The blogospheric vector for the super-organism meme appears to have been Wired
News, which popularized the
phrase human-bacteria
hybrid. Bloglines finds 46
citations of that October 2004 story, which was
based on a review that appeared in the journal Nature
Biotechnology. The original article, The challenges of modeling mammalian biocomplexity, is online here, exquisitely
rendered as HTML that preserves all figures and legends. How many
times was this original article cited by the blogosphere? According to
Bloglines, none.
I probably shouldn't be too surprised by that, but it does contradict a
point I made in last week's conversation with Peter
Suber about open access. I said that bloggers typically respect
primary sources, and are scrupulous about tracking them down and
citing them. Clearly that didn't happen in this case.
When I did track down and read that paper, here's what jumped out at me:
It is possible to conceive of each cell as a node with a set of metabolic pathways within the node as above, but with each node connected to other nodes and then the problem reduces to the modeling of the internodal connections.
So, IT folks and biotech folks are converging on a similar (maybe the
same) problem: modeling and managing complex networks. In principle the
blogosphere stands ready to enable the kinds of cross-disciplinary
conversations that will move us forward. In
practice I suspect that, so far anyway, it is doing so less often and
less effectively than it could.
Update: Peter Briggs noted that I had incorrectly linked that Nature Biotechnology article. While fixing that, I checked the PDF version that he cited for blog mentions. None there either.
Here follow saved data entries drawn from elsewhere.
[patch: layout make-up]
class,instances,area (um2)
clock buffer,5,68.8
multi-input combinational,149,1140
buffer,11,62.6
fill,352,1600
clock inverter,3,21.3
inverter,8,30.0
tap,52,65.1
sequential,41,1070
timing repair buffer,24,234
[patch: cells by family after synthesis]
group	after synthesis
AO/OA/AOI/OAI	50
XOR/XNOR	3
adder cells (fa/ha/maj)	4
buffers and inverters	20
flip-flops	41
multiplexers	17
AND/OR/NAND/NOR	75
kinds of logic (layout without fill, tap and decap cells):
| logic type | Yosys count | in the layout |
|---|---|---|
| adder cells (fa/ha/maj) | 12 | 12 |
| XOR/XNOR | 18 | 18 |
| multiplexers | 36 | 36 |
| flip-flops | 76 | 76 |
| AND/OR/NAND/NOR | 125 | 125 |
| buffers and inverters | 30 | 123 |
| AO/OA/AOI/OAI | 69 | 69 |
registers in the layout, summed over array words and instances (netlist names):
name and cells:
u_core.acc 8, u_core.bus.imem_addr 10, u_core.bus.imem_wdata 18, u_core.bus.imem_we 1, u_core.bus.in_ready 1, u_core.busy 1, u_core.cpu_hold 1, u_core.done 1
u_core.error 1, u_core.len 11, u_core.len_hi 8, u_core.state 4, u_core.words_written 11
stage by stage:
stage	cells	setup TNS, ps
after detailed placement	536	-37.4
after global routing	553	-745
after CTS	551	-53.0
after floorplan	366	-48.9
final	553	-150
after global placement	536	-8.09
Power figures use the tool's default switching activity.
### src/rtl/pwm_multi.sv
// Multi-channel PWM generator. One shared prescaler and period counter feed
// any number of channels. Each channel keeps a write-anytime target duty and
// an active duty that is only refreshed at period boundaries, either by a
// direct copy or by a saturating soft-start ramp.
module pwm_multi #(
    parameter int WIDTH     = 4,
    parameter int CHANNELS  = 2,
    parameter int PRESCALE  = 1,
    parameter int RAMP_STEP = 1
) (
    input  logic                         clk,
    input  logic                         rst,
    input  logic [CHANNELS*WIDTH-1:0]    duty_in,
    input  logic [CHANNELS-1:0]          duty_we,
    input  logic                         ramp_en,
    input  logic                         enable,
    output logic [CHANNELS-1:0]          pwm_out,
    output logic                         period_start,
    output logic [CHANNELS-1:0]          ramping
);

    // Counter runs 0..MAX, so a period is 2^WIDTH-1 ticks and a duty of
    // 2^WIDTH-1 keeps the output high across the wrap.
    localparam logic [WIDTH-1:0] MAX = {{(WIDTH-1){1'b1}}, 1'b0};
    localparam int               PW  = (PRESCALE > 1) ? $clog2(PRESCALE) : 1;
    localparam logic [PW-1:0]    PRE_LAST = PW'(PRESCALE - 1);
    localparam int               SW  = WIDTH + 1;
    localparam logic [SW-1:0]    STEP = SW'(RAMP_STEP);

    logic [PW-1:0]    pre_cnt_q, pre_cnt_d;
    logic [WIDTH-1:0] cnt_q, cnt_d;
    logic             period_start_q;
    logic             tick;
    logic             boundary;

    assign tick     = enable && (pre_cnt_q == PRE_LAST);
    assign boundary = tick && (cnt_q == MAX);

    // Prescaler and period counter next state; disable parks both at zero.
    always_comb begin
        pre_cnt_d = pre_cnt_q;
        cnt_d     = cnt_q;
        if (!enable) begin
            pre_cnt_d = '0;
            cnt_d     = '0;
        end else begin
            if (pre_cnt_q == PRE_LAST) begin
                pre_cnt_d = '0;
            end else begin
                pre_cnt_d = pre_cnt_q + 1'b1;
            end
            if (tick) begin
                cnt_d = (cnt_q == MAX) ? '0 : cnt_q + 1'b1;
            end
        end
    end

    // Shared timing registers; period_start marks the first cycle at cnt=0.
    always_ff @(posedge clk or negedge rst) begin
        if (!rst) begin
            pre_cnt_q      <= '0;
            cnt_q          <= '0;
            period_start_q <= 1'b0;
        end else begin
            pre_cnt_q      <= pre_cnt_d;
            cnt_q          <= cnt_d;
            period_start_q <= boundary;
        end
    end

    assign period_start = period_start_q;

    generate
        for (genvar gi = 0; gi < CHANNELS; gi++) begin : g_chan
            logic [WIDTH-1:0] target_q;
            logic [WIDTH-1:0] active_q, active_d;
            logic             pwm_q;
            logic [SW-1:0]    act_ext, tgt_ext, step_up, tgt_plus;

            // Widened arithmetic so ramp sums never wrap before clamping.
            assign act_ext  = {1'b0, active_q};
            assign tgt_ext  = {1'b0, target_q};
            assign step_up  = act_ext + STEP;
            assign tgt_plus = tgt_ext + STEP;

            // Active duty moves toward target only at a period boundary.
            always_comb begin
                active_d = active_q;
                if (boundary) begin
                    if (!ramp_en || (active_q == target_q)) begin
                        active_d = target_q;
                    end else if (active_q < target_q) begin
                        active_d = (step_up >= tgt_ext) ? target_q : step_up[WIDTH-1:0];
                    end else begin
                        active_d = (act_ext <= tgt_plus) ? target_q
                                                         : active_q - STEP[WIDTH-1:0];
                    end
                end
            end

            // Per-channel state: target capture, active update, output compare.
            always_ff @(posedge clk or negedge rst) begin
                if (!rst) begin
                    target_q <= '0;
                    active_q <= '0;
                    pwm_q    <= 1'b0;
                end else begin
                    if (duty_we[gi]) begin
                        target_q <= duty_in[gi*WIDTH +: WIDTH];
                    end
                    active_q <= active_d;
                    pwm_q    <= enable && (cnt_q < active_q);
                end
            end

            assign pwm_out[gi] = pwm_q;
            assign ramping[gi] = (active_q != target_q);
        end
    endgenerate

endmodule
### config.mk
export PLATFORM = sky130hd
export DESIGN_NAME = ber_sync_counter
export DESIGN_NICKNAME = d
export VERILOG_FILES = /design/src/rtl/ber_pkg.sv /design/src/rtl/ber_window_counter.sv /design/src/rtl/ber_sync_counter.sv
export SDC_FILE = /design/constraint.sdc
export NUM_CORES = 2
export LEC_CHECK = 0
export BUFFER_PORTS_ARGS = -buffer_cell sky130_fd_sc_hd__buf_2
export CELL_PAD_IN_SITES_DETAIL_PLACEMENT = 0
export CELL_PAD_IN_SITES_GLOBAL_PLACEMENT = 1
export CORE_UTILIZATION = 45
export CTS_CLUSTER_DIAMETER = 150
export DETAILED_ROUTE_END_ITERATION = 16
export MAX_ROUTING_LAYER = met4
export PLACE_DENSITY_LB_ADDON = 0.1
export SYNTH_ARGS = -nofsm -noshare
export SYNTH_HDL_FRONTEND = slang
export SYNTH_SLANG_ARGS = --single-unit
### constraint.sdc
create_clock -name clk -period 18.6 [get_ports clk]
set_input_delay 0.93 -clock clk [delete_from_list [all_inputs] [get_ports clk]]
set_output_delay 0.93 -clock clk [all_outputs]
set_load 0.01 [all_outputs]
### src/rtl/ber_pkg.sv
// Shared state type, width helper and parameter defaults for the BER
// synchronisation counter and its window sub-block.
package ber_pkg;

  localparam int DEF_NBT_COUNT_BITS_ERR = 64;
  localparam int DEF_MAX_DELAY          = 511;
  localparam int DEF_SYNC_WINDOW        = 511;
  localparam int DEF_BER_OK_THRESH      = 0;

  typedef enum logic [1:0] {
    IDLE,
    SWEEP,
    COUNT
  } berState_t;

  // Bits needed to hold any value in 0..maxVal, never fewer than one.
  function automatic int idxWidth(input int maxVal);
    return (maxVal < 1) ? 1 : $clog2(maxVal + 1);
  endfunction

endpackage

### src/rtl/ber_window_counter.sv
// Counts strobes and errors over SYNC_WINDOW bits; pulses done_o on the
// closing strobe together with that window's final error total.
module ber_window_counter
  import ber_pkg::*;
#(
  parameter int  SYNC_WINDOW = DEF_SYNC_WINDOW,
  localparam int CW          = idxWidth(SYNC_WINDOW)
) (
  input  logic          clk_i,
  input  logic          rst_i,
  input  logic          clear_i,
  input  logic          valid_i,
  input  logic          err_i,
  output logic          done_o,
  output logic [CW-1:0] errTotal_o
);

  logic [CW-1:0] cntQ, cntD;
  logic [CW-1:0] errQ, errD;

  // errTotal_o already includes the current strobe so the closing bit counts.
  assign errTotal_o = errQ + CW'(err_i);
  assign done_o     = valid_i && !clear_i && (cntQ == CW'(SYNC_WINDOW - 1));

  always_comb begin
    cntD = cntQ;
    errD = errQ;
    if (clear_i || done_o) begin
      cntD = '0;
      errD = '0;
    end else if (valid_i) begin
      cntD = cntQ + CW'(1);
      errD = errTotal_o;
    end
  end

  always_ff @(posedge clk_i or posedge rst_i) begin
    if (rst_i) begin
      cntQ <= '0;
      errQ <= '0;
    end else begin
      cntQ <= cntD;
      errQ <= errD;
    end
  end

endmodule

### src/rtl/ber_sync_counter.sv
// Per-branch BER stage: sweeps reference delays, locks on the lowest-error
// one, then accumulates errors/bits. BER_EARLY_LOCK_EN locks on the first clean window.
module ber_sync_counter
  import ber_pkg::*;
#(
  parameter int  NBT_COUNT_BITS_ERR = DEF_NBT_COUNT_BITS_ERR,
  parameter int  MAX_DELAY          = DEF_MAX_DELAY,
  parameter int  SYNC_WINDOW        = DEF_SYNC_WINDOW,
  parameter int  BER_OK_THRESH      = DEF_BER_OK_THRESH,
  localparam int DW                 = idxWidth(MAX_DELAY),
  localparam int EW                 = idxWidth(SYNC_WINDOW),
  localparam int AW                 = NBT_COUNT_BITS_ERR
) (
  input  logic          clk,
  input  logic          i_reset,
  input  logic          i_enable,
  input  logic          i_valid,
  input  logic          i_ref_bit,
  input  logic          i_rx_bit,
  output logic [AW-1:0] o_accum_err,
  output logic [AW-1:0] o_accum_tot,
  output logic [DW-1:0] o_delay,
  output logic          o_sync_done,
  output logic          o_ber_ok
);

  localparam logic [31:0] OK_THRESH = BER_OK_THRESH;

  berState_t stateQ, stateD;

  logic [MAX_DELAY-1:0] lineQ;
  logic [MAX_DELAY:0]   lineView;
  logic [DW-1:0]        candQ, bestQ, delayQ;
  logic [EW-1:0]        minErrQ;
  logic [AW-1:0]        accErrQ, accTotQ;
  logic                 syncDoneQ, berOkQ;

  logic          startSweep, sweepValid, countValid, winClear, lockNow;
  logic          bitErr, better, lastCand, earlyHit;
  logic          winDone;
  logic [EW-1:0] winErrTotal;
  logic [DW-1:0] tapIdx;

  // Index 0 is the bit arriving now, so index d is the reference d strobes ago.
  assign lineView = {lineQ, i_ref_bit};
  assign tapIdx   = (stateQ == SWEEP) ? candQ : delayQ;
  assign bitErr   = i_rx_bit ^ lineView[tapIdx];
  assign better   = winErrTotal < minErrQ;
  assign lastCand = candQ == DW'(MAX_DELAY);

`ifdef BER_EARLY_LOCK_EN
  assign earlyHit = winErrTotal == '0;
`else
  assign earlyHit = 1'b0;
`endif

  ber_window_counter #(
    .SYNC_WINDOW(SYNC_WINDOW)
  ) u_window (
    .clk_i     (clk),
    .rst_i     (i_reset),
    .clear_i   (winClear),
    .valid_i   (sweepValid || countValid),
    .err_i     (bitErr),
    .done_o    (winDone),
    .errTotal_o(winErrTotal)
  );

  always_ff @(posedge clk or posedge i_reset) begin
    if (i_reset) begin
      stateQ <= IDLE;
    end else begin
      stateQ <= stateD;
    end
  end

  always_comb begin
    stateD = stateQ;
    if (!i_enable) begin
      stateD = IDLE;
    end else begin
      case (stateQ)
        IDLE:    stateD = SWEEP;
        SWEEP:   if (lockNow) stateD = COUNT;
        COUNT:   stateD = COUNT;
        default: stateD = IDLE;
      endcase
    end
  end

  // A strobe sampled with i_enable low is dropped, hence the enable gating.
  always_comb begin
    startSweep = 1'b0;
    sweepValid = 1'b0;
    countValid = 1'b0;
    winClear   = 1'b0;
    lockNow    = 1'b0;
    case (stateQ)
      IDLE: begin
        winClear   = 1'b1;
        startSweep = i_enable;
      end
      SWEEP: begin
        sweepValid = i_enable && i_valid;
        lockNow    = sweepValid && winDone && (lastCand || earlyHit);
      end
      COUNT:   countValid = i_enable && i_valid;
      default: winClear = 1'b1;
    endcase
  end

  always_ff @(posedge clk or posedge i_reset) begin
    if (i_reset) begin
      lineQ <= '0;
    end else if (i_valid) begin
      lineQ <= lineView[MAX_DELAY-1:0];
    end
  end

  always_ff @(posedge clk or posedge i_reset) begin
    if (i_reset) begin
      candQ   <= '0;
      bestQ   <= '0;
      minErrQ <= '1;
    end else if (startSweep) begin
      candQ   <= '0;
      bestQ   <= '0;
      minErrQ <= '1;
    end else if (sweepValid && winDone) begin
      if (better) begin
        minErrQ <= winErrTotal;
        bestQ   <= candQ;
      end
      if (!lockNow) begin
        candQ <= candQ + DW'(1);
      end
    end
  end

  always_ff @(posedge clk or posedge i_reset) begin
    if (i_reset) begin
      delayQ    <= '0;
      syncDoneQ <= 1'b0;
      berOkQ    <= 1'b0;
    end else if (!i_enable) begin
      syncDoneQ <= 1'b0;
      berOkQ    <= 1'b0;
    end else if (lockNow) begin
      delayQ    <= better ? candQ : bestQ;
      syncDoneQ <= 1'b1;
    end else if (countValid && winDone) begin
      berOkQ <= 32'(winErrTotal) <= OK_THRESH;
    end
  end

  // Both totals stop together at saturation so their ratio stays meaningful.
  always_ff @(posedge clk or posedge i_reset) begin
    if (i_reset) begin
      accErrQ <= '0;
      accTotQ <= '0;
    end else if (startSweep) begin
      accErrQ <= '0;
      accTotQ <= '0;
    end else if (countValid && (accTotQ != '1)) begin
      accTotQ <= accTotQ + AW'(1);
      accErrQ <= accErrQ + AW'(bitErr);
    end
  end

  assign o_accum_err = accErrQ;
  assign o_accum_tot = accTotQ;
  assign o_delay     = delayQ;
  assign o_sync_done = syncDoneQ;
  assign o_ber_ok    = berOkQ;

endmodule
Update 2: There is, however, one citation in Connotea, the academic version of del.icio.us. The Connotea bookmark uses the article's Digital Object Identifier, doi:10.1038/nbt1015, which appears in the HTML and PDF versions, and is resolved (to a third version, the abstract) by way of the DOI's resolver. Bridging between the DOI-style citation tracking of Connotea, and the URL-style tracking of del.icio.us, might be a helpful conversation starter.